STORED DATA START
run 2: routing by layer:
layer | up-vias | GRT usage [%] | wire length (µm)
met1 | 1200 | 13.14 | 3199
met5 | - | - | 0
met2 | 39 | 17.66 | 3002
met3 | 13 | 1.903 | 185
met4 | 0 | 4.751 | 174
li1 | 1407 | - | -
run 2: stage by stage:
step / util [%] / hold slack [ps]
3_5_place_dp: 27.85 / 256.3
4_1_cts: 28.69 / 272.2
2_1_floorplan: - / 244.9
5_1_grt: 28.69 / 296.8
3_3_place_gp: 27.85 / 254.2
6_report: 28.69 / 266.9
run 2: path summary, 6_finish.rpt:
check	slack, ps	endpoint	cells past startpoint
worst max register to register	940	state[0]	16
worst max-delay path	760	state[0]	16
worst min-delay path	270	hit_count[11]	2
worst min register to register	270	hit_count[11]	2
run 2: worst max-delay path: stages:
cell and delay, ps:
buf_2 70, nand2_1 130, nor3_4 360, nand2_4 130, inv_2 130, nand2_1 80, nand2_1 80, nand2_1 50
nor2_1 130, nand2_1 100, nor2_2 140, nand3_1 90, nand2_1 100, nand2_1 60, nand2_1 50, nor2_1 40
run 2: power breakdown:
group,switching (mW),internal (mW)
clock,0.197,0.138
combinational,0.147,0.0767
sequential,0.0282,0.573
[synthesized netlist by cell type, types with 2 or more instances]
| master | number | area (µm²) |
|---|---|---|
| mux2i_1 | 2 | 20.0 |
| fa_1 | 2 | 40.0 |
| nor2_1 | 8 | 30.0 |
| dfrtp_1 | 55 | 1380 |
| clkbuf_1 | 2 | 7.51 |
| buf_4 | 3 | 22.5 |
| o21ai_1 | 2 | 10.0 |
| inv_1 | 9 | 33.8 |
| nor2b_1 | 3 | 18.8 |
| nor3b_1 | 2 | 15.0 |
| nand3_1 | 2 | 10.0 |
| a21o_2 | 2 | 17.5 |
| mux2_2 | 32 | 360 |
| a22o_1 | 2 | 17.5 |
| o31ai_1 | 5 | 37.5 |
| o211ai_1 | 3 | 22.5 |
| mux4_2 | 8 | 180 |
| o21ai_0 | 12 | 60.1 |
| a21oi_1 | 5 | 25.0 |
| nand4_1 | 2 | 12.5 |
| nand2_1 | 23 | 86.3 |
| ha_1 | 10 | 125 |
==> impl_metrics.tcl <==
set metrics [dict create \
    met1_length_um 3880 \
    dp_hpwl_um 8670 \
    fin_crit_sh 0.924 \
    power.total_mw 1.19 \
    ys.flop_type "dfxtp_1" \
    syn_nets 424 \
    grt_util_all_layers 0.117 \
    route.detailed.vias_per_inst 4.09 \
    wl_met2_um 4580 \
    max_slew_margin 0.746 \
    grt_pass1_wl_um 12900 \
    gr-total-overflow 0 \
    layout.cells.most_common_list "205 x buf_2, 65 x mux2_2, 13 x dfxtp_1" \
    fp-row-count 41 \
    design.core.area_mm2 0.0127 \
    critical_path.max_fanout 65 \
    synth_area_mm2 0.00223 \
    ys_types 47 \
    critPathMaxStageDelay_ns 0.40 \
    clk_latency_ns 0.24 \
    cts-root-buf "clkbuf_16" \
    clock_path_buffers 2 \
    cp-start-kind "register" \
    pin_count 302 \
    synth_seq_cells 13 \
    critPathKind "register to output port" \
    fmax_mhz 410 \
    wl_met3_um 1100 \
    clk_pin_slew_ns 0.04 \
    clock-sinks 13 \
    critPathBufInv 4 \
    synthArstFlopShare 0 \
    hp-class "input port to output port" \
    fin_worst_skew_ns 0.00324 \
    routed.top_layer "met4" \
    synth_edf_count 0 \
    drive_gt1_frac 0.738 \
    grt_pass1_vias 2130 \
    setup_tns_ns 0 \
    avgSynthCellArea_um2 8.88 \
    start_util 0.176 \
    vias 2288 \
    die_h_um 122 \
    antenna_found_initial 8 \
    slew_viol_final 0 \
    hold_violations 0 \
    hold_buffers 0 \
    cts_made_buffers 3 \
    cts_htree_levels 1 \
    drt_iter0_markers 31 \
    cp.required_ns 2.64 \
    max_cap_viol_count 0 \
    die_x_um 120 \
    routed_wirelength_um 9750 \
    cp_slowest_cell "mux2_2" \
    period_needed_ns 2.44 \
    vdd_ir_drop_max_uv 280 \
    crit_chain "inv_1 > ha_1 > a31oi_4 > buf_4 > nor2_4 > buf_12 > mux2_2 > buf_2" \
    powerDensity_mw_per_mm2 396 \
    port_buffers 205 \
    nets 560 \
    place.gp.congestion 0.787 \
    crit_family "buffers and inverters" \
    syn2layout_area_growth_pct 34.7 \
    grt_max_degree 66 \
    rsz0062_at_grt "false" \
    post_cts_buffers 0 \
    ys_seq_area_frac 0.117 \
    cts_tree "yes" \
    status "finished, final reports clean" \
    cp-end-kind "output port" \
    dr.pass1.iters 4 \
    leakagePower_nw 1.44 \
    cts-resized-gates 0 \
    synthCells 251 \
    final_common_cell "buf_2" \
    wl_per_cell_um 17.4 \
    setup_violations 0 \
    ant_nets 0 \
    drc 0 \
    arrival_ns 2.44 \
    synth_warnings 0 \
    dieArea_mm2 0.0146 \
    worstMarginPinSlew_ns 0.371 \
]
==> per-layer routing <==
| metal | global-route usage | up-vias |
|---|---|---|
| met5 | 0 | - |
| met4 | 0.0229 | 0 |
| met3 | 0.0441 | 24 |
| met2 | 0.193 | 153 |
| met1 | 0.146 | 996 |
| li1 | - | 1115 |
**src/rtl/bft_port_arbiter.sv**
```systemverilog
// BFT switch output-port arbiter: round-robin over LEFT/RIGHT/UP inputs
// into a one-deep registered output with stall and delivery counters.
module bft_port_arbiter #(
    parameter int         num_leaves = 128,
    parameter int         level      = 0,
    parameter int         P_W        = 49,
    parameter logic [1:0] OUT_DIR    = 2'b11,
    parameter int         STALL_MAX  = 255
) (
    input  logic             clk,
    input  logic             reset,
    input  logic [2:0]       in_valid,
    input  logic [5:0]       in_dir,
    input  logic [3*P_W-1:0] in_data,
    output logic [2:0]       in_ready,
    output logic             out_valid,
    output logic [P_W-1:0]   out_data,
    output logic [1:0]       out_src,
    input  logic             out_ready,
    output logic             stall,
    output logic [15:0]      pkt_cnt
);

    localparam int AW = $clog2(num_leaves);
    localparam int SW = $clog2(STALL_MAX + 1);
    localparam logic [SW-1:0] S_MAX  = SW'(STALL_MAX);
    localparam logic [SW-1:0] S_LAST = SW'(STALL_MAX - 1);

    // VOID can never be served and a tree needs at least two leaves
    if (OUT_DIR == 2'b00 || AW < 1 || level < 0) begin : g_bad_cfg
        $error("bft_port_arbiter: illegal configuration");
    end

    typedef enum logic {IDLE, HOLD} state_t;

    state_t        state;
    logic [1:0]    ptr;
    logic [SW-1:0] stall_cnt;
    logic [2:0]    req;
    logic [1:0]    winner;
    logic          load;
    logic          accept;

    always_comb begin
        for (int i = 0; i < 3; i++) begin
            req[i] = in_valid[i] && (in_dir[2*i +: 2] == OUT_DIR);
        end
    end

    always_comb begin
        winner = 2'd0;
        case (ptr)
            2'd1:    winner = req[1] ? 2'd1 : (req[2] ? 2'd2 : 2'd0);
            2'd2:    winner = req[2] ? 2'd2 : (req[0] ? 2'd0 : 2'd1);
            default: winner = req[0] ? 2'd0 : (req[1] ? 2'd1 : 2'd2);
        endcase
    end

    assign out_valid = (state == HOLD);
    assign accept    = out_valid && out_ready;
    assign load      = !reset && (!out_valid || out_ready) && (|req);
    assign in_ready  = load ? (3'b001 << winner) : 3'b000;

    always_ff @(posedge clk) begin
        if (reset) begin
            state     <= IDLE;
            out_data  <= '0;
            out_src   <= 2'd0;
            ptr       <= 2'd0;
            stall_cnt <= '0;
            stall     <= 1'b0;
            pkt_cnt   <= 16'd0;
        end else begin
            if (load) begin
                state    <= HOLD;
                out_data <= in_data[32'(winner)*P_W +: P_W];
                out_src  <= winner;
                ptr      <= (winner == 2'd2) ? 2'd0 : winner + 2'd1;
            end else if (accept) begin
                state <= IDLE;
            end

            if (accept && pkt_cnt != 16'hFFFF) begin
                pkt_cnt <= pkt_cnt + 16'd1;
            end

            if (out_valid && !out_ready) begin
                if (stall_cnt != S_MAX) begin
                    stall_cnt <= stall_cnt + 1'b1;
                end
                if (stall_cnt == S_LAST) begin
                    stall <= 1'b1;
                end
            end else begin
                stall_cnt <= '0;
            end
        end
    end

endmodule

```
STORED DATA END
▸ TASK DIRECTIONS
What is needed is an exact copy of the lines above, from the one containing "x buf_2, 65" through the one containing "drive_gt1_frac 0.738 \", with nothing added.

▸ RESULT FOR THIS EXERCISE
    layout.cells.most_common_list "205 x buf_2, 65 x mux2_2, 13 x dfxtp_1" \
    fp-row-count 41 \
    design.core.area_mm2 0.0127 \
    critical_path.max_fanout 65 \
    synth_area_mm2 0.00223 \
    ys_types 47 \
    critPathMaxStageDelay_ns 0.40 \
    clk_latency_ns 0.24 \
    cts-root-buf "clkbuf_16" \
    clock_path_buffers 2 \
    cp-start-kind "register" \
    pin_count 302 \
    synth_seq_cells 13 \
    critPathKind "register to output port" \
    fmax_mhz 410 \
    wl_met3_um 1100 \
    clk_pin_slew_ns 0.04 \
    clock-sinks 13 \
    critPathBufInv 4 \
    synthArstFlopShare 0 \
    hp-class "input port to output port" \
    fin_worst_skew_ns 0.00324 \
    routed.top_layer "met4" \
    synth_edf_count 0 \
    drive_gt1_frac 0.738 \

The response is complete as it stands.